| What is being asked |
Which of the lines below holds the string "full"? Copy every line that does.

| Raw data |
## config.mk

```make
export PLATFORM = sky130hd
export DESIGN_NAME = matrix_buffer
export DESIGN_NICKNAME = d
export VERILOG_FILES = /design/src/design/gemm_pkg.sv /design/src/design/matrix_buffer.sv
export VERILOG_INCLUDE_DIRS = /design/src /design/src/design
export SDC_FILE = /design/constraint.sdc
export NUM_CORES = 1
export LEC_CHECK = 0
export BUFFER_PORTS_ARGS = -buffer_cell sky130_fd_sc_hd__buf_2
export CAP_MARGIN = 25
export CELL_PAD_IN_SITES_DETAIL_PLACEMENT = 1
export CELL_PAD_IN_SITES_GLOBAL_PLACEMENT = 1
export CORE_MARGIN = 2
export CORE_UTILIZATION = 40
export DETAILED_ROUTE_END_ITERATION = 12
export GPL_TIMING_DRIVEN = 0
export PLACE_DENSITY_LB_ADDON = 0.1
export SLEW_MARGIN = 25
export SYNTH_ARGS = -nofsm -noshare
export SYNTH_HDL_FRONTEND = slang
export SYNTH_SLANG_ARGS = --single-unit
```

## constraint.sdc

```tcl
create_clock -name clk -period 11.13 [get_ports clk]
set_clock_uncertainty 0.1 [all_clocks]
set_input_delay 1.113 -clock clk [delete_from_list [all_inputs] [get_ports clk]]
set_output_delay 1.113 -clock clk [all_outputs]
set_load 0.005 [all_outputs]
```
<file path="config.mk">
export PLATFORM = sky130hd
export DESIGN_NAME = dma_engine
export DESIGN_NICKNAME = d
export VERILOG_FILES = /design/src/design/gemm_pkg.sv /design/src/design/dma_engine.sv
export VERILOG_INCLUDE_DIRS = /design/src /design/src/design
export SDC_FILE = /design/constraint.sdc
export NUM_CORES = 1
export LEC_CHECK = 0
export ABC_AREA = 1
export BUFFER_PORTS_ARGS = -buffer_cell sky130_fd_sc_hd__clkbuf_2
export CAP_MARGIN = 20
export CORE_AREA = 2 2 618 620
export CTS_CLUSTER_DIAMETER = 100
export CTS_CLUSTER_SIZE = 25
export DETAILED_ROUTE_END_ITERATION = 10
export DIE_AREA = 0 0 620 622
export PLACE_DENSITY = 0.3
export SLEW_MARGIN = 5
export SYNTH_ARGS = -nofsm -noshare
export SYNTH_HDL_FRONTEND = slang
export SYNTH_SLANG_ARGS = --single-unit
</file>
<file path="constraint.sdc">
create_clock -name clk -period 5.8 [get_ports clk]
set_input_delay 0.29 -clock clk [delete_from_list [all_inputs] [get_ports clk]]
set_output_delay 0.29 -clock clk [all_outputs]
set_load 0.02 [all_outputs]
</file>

==

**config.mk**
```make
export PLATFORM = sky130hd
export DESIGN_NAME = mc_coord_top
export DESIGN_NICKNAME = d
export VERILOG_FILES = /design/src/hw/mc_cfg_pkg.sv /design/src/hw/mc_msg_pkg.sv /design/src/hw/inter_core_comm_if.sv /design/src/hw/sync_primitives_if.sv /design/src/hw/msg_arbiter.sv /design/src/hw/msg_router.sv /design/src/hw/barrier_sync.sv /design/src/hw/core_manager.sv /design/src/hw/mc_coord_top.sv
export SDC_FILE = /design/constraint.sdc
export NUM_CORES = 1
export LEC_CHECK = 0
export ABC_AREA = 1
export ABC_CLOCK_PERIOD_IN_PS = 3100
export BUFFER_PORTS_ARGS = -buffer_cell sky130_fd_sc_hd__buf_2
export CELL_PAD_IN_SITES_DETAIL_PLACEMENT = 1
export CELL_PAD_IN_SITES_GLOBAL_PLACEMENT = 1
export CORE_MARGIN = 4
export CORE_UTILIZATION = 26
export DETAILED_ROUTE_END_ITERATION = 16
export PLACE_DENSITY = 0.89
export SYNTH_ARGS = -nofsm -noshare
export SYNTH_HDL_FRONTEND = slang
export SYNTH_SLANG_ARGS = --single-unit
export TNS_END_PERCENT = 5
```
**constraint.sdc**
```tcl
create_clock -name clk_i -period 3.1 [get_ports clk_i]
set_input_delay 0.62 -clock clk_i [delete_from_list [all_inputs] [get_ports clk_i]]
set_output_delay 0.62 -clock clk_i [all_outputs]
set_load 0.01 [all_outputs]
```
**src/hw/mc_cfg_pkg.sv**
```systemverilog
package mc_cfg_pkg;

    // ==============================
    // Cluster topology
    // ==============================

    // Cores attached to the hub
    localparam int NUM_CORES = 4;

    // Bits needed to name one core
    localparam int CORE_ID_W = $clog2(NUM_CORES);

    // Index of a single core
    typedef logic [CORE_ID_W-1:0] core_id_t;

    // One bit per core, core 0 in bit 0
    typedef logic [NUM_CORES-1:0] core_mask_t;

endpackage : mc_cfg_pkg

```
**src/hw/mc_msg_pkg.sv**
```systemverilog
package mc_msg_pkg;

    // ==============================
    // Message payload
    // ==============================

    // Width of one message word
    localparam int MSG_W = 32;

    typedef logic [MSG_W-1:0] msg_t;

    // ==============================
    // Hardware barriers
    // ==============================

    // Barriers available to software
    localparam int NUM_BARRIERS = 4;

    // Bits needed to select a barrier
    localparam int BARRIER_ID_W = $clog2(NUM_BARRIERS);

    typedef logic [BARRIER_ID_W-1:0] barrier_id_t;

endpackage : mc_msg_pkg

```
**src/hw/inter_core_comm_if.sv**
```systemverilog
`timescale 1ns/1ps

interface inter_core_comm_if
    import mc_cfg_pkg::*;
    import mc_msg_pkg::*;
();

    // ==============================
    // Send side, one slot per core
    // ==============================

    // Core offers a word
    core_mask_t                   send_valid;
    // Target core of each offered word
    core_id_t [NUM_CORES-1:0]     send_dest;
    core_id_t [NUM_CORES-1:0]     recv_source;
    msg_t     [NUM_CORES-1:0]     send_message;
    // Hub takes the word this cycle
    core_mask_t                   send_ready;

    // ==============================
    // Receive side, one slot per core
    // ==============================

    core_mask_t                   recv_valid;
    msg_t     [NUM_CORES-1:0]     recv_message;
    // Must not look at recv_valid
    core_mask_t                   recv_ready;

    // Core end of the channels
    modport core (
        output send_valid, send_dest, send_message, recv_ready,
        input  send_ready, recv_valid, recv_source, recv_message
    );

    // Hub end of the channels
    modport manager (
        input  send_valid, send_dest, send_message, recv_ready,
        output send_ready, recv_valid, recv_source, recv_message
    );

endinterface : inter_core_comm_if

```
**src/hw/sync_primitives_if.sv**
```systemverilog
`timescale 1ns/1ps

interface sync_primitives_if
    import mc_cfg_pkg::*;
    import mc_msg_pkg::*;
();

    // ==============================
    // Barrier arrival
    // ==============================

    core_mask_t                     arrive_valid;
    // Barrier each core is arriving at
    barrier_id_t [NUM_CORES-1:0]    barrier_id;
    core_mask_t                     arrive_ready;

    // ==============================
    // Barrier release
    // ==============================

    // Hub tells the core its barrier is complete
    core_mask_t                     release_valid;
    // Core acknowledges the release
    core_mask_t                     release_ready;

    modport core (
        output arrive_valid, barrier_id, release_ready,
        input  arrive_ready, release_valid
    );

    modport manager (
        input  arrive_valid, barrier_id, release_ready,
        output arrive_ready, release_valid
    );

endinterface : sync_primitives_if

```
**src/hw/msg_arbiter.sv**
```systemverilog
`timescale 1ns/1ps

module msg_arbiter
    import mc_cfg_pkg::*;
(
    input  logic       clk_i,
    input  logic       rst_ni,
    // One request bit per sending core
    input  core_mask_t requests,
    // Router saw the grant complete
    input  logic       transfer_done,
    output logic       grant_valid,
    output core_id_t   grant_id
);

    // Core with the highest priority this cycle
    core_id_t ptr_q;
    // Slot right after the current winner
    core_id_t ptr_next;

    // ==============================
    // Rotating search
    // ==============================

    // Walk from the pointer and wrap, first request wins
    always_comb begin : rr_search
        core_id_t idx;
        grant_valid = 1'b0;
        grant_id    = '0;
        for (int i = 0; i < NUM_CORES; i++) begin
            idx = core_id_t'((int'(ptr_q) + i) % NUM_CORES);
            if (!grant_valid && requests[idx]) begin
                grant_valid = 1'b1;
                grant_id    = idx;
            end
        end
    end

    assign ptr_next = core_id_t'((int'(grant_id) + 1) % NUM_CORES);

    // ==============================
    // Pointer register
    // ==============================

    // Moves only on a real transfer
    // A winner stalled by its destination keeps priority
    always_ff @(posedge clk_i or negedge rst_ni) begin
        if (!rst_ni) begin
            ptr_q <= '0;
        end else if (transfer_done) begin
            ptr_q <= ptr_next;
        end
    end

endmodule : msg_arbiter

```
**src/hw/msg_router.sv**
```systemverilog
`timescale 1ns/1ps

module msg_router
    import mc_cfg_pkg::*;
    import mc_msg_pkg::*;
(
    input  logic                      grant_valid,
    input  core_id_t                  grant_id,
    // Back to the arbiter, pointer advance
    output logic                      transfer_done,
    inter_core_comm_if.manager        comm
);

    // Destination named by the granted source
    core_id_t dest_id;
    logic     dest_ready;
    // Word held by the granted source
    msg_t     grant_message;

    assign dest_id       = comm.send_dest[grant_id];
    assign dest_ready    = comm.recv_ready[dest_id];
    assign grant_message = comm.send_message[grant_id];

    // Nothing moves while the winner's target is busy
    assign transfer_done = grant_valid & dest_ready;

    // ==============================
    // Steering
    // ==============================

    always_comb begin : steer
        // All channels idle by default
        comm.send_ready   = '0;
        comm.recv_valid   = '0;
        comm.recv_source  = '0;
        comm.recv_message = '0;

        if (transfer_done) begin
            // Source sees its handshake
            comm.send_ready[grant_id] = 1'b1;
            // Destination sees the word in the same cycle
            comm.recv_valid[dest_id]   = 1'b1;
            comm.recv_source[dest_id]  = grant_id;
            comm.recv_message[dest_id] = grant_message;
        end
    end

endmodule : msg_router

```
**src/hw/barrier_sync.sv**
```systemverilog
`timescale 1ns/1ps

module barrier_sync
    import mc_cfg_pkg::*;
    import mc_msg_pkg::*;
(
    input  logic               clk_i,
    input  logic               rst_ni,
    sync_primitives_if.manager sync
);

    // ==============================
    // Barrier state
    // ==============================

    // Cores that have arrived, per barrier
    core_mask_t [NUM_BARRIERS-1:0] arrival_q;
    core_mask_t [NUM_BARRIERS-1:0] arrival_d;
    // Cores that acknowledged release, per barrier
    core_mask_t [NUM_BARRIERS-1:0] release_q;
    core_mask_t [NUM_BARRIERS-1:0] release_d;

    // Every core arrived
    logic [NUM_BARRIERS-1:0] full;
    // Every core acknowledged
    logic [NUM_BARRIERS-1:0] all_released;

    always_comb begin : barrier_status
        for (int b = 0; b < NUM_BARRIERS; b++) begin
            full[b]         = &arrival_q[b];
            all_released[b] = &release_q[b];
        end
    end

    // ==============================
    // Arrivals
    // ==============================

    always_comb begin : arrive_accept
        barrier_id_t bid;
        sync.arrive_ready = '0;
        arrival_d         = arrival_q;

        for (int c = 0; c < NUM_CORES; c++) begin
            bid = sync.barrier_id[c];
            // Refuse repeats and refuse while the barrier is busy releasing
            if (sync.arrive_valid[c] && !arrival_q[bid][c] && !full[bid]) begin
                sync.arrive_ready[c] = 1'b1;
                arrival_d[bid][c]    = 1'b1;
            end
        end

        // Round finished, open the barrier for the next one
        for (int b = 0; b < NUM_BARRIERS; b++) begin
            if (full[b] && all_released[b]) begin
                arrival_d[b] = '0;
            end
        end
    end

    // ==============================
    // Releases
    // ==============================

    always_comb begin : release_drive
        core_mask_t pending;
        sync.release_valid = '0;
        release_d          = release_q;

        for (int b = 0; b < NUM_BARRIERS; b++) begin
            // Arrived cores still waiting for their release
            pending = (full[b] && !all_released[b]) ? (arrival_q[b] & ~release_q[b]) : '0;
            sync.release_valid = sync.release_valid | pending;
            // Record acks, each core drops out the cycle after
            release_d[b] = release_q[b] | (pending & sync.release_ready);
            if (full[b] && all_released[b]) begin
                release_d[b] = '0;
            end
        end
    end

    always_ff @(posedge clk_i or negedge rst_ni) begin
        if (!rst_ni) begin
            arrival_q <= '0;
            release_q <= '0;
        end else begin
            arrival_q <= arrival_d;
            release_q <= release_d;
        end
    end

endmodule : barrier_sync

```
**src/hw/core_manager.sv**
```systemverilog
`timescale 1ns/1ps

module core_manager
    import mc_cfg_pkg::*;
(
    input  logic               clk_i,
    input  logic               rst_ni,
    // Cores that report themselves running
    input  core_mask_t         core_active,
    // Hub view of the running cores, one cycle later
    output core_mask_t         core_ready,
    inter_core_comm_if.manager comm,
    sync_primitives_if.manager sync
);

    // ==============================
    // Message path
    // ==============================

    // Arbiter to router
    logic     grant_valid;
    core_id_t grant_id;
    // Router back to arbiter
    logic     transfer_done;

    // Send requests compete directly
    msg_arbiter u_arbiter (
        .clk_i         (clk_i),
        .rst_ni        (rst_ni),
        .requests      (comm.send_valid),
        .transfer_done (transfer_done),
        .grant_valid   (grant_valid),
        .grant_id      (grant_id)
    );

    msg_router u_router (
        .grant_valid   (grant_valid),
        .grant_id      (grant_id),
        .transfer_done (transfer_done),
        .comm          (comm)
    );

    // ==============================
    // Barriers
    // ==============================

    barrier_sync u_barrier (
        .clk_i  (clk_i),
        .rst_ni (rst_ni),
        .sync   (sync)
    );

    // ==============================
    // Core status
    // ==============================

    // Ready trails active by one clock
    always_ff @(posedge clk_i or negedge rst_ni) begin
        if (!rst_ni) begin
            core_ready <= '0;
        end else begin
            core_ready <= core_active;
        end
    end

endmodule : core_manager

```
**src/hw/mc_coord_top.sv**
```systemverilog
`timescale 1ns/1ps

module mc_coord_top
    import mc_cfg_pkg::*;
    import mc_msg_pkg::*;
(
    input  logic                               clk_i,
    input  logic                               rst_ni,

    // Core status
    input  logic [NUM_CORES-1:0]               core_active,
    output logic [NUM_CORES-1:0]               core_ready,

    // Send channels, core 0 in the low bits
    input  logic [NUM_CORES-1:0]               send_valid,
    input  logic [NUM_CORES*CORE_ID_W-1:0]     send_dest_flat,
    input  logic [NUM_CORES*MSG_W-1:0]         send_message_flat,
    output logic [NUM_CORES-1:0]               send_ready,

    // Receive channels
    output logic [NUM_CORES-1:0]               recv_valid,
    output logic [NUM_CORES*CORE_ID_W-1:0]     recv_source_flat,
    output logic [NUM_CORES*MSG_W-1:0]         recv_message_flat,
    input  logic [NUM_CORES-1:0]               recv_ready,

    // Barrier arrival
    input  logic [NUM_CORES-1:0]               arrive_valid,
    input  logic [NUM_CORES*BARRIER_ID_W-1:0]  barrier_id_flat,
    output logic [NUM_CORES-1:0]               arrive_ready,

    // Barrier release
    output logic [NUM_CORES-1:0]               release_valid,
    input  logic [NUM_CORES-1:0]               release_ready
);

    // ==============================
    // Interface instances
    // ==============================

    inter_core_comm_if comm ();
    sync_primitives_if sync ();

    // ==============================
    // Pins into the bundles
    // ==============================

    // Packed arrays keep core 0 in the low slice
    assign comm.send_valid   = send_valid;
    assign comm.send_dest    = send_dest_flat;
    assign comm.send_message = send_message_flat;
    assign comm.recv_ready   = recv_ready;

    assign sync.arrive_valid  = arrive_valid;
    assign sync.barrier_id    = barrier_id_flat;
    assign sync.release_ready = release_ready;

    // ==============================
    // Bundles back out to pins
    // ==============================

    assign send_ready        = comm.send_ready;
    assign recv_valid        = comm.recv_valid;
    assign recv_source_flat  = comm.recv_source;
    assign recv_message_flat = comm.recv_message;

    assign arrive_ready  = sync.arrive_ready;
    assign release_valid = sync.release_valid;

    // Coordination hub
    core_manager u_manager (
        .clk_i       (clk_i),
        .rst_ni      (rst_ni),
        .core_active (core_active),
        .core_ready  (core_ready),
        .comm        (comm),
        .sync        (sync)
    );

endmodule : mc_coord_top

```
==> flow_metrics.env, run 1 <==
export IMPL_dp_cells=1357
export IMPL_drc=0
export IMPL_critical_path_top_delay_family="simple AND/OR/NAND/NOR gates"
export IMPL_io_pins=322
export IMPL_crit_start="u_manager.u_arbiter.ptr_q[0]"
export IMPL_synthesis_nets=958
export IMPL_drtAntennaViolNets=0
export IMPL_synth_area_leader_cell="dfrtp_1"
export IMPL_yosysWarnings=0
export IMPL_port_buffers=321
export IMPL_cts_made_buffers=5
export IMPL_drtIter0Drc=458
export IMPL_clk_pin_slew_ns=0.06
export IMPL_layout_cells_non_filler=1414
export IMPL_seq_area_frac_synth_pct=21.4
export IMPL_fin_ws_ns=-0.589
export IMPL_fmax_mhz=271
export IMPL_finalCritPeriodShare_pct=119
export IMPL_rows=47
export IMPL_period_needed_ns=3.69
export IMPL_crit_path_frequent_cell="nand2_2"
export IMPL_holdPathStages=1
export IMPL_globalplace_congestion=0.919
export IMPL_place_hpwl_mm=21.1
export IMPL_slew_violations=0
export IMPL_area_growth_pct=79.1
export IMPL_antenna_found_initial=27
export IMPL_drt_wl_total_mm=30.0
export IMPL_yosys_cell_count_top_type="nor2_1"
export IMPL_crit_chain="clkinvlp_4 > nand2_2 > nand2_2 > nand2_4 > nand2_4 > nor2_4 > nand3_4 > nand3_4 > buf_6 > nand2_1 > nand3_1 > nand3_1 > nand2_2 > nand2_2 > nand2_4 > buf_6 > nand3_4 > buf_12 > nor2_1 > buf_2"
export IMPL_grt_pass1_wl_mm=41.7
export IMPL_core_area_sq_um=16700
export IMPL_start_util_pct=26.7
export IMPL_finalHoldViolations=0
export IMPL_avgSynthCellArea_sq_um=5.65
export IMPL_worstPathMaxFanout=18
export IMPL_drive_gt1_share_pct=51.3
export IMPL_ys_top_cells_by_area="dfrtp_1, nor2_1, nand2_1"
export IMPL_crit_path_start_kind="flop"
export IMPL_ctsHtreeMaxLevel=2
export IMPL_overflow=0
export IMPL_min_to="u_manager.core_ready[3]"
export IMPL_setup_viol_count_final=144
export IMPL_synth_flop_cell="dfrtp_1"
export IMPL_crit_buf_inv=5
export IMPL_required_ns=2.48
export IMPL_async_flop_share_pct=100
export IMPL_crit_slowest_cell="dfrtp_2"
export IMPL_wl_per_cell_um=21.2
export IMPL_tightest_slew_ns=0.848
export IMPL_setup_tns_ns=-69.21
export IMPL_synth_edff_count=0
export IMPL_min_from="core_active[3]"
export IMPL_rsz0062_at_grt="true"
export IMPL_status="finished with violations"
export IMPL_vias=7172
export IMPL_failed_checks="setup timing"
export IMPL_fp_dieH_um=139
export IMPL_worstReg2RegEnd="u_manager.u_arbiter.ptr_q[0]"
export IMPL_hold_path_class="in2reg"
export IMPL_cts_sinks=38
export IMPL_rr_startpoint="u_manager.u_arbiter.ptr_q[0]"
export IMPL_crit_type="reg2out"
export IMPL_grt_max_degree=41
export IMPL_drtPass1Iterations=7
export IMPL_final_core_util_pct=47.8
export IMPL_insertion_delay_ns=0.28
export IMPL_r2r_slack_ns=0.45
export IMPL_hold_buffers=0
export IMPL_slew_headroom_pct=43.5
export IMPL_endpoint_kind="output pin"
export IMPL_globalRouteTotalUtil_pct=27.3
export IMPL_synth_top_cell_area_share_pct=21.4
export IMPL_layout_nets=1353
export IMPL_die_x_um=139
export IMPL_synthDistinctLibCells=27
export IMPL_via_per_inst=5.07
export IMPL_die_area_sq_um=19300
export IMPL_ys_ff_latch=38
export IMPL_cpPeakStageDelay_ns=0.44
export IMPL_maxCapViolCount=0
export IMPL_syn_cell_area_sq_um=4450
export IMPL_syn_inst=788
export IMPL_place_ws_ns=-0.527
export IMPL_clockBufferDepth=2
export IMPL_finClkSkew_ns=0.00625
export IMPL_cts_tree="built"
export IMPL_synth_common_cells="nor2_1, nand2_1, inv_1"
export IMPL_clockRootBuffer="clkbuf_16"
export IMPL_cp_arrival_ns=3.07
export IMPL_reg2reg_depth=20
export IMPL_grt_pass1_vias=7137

| Exercise output |
    logic [NUM_BARRIERS-1:0] full;
            full[b]         = &arrival_q[b];
            if (sync.arrive_valid[c] && !arrival_q[bid][c] && !full[bid]) begin
            if (full[b] && all_released[b]) begin
            pending = (full[b] && !all_released[b]) ? (arrival_q[b] & ~release_q[b]) : '0;
            if (full[b] && all_released[b]) begin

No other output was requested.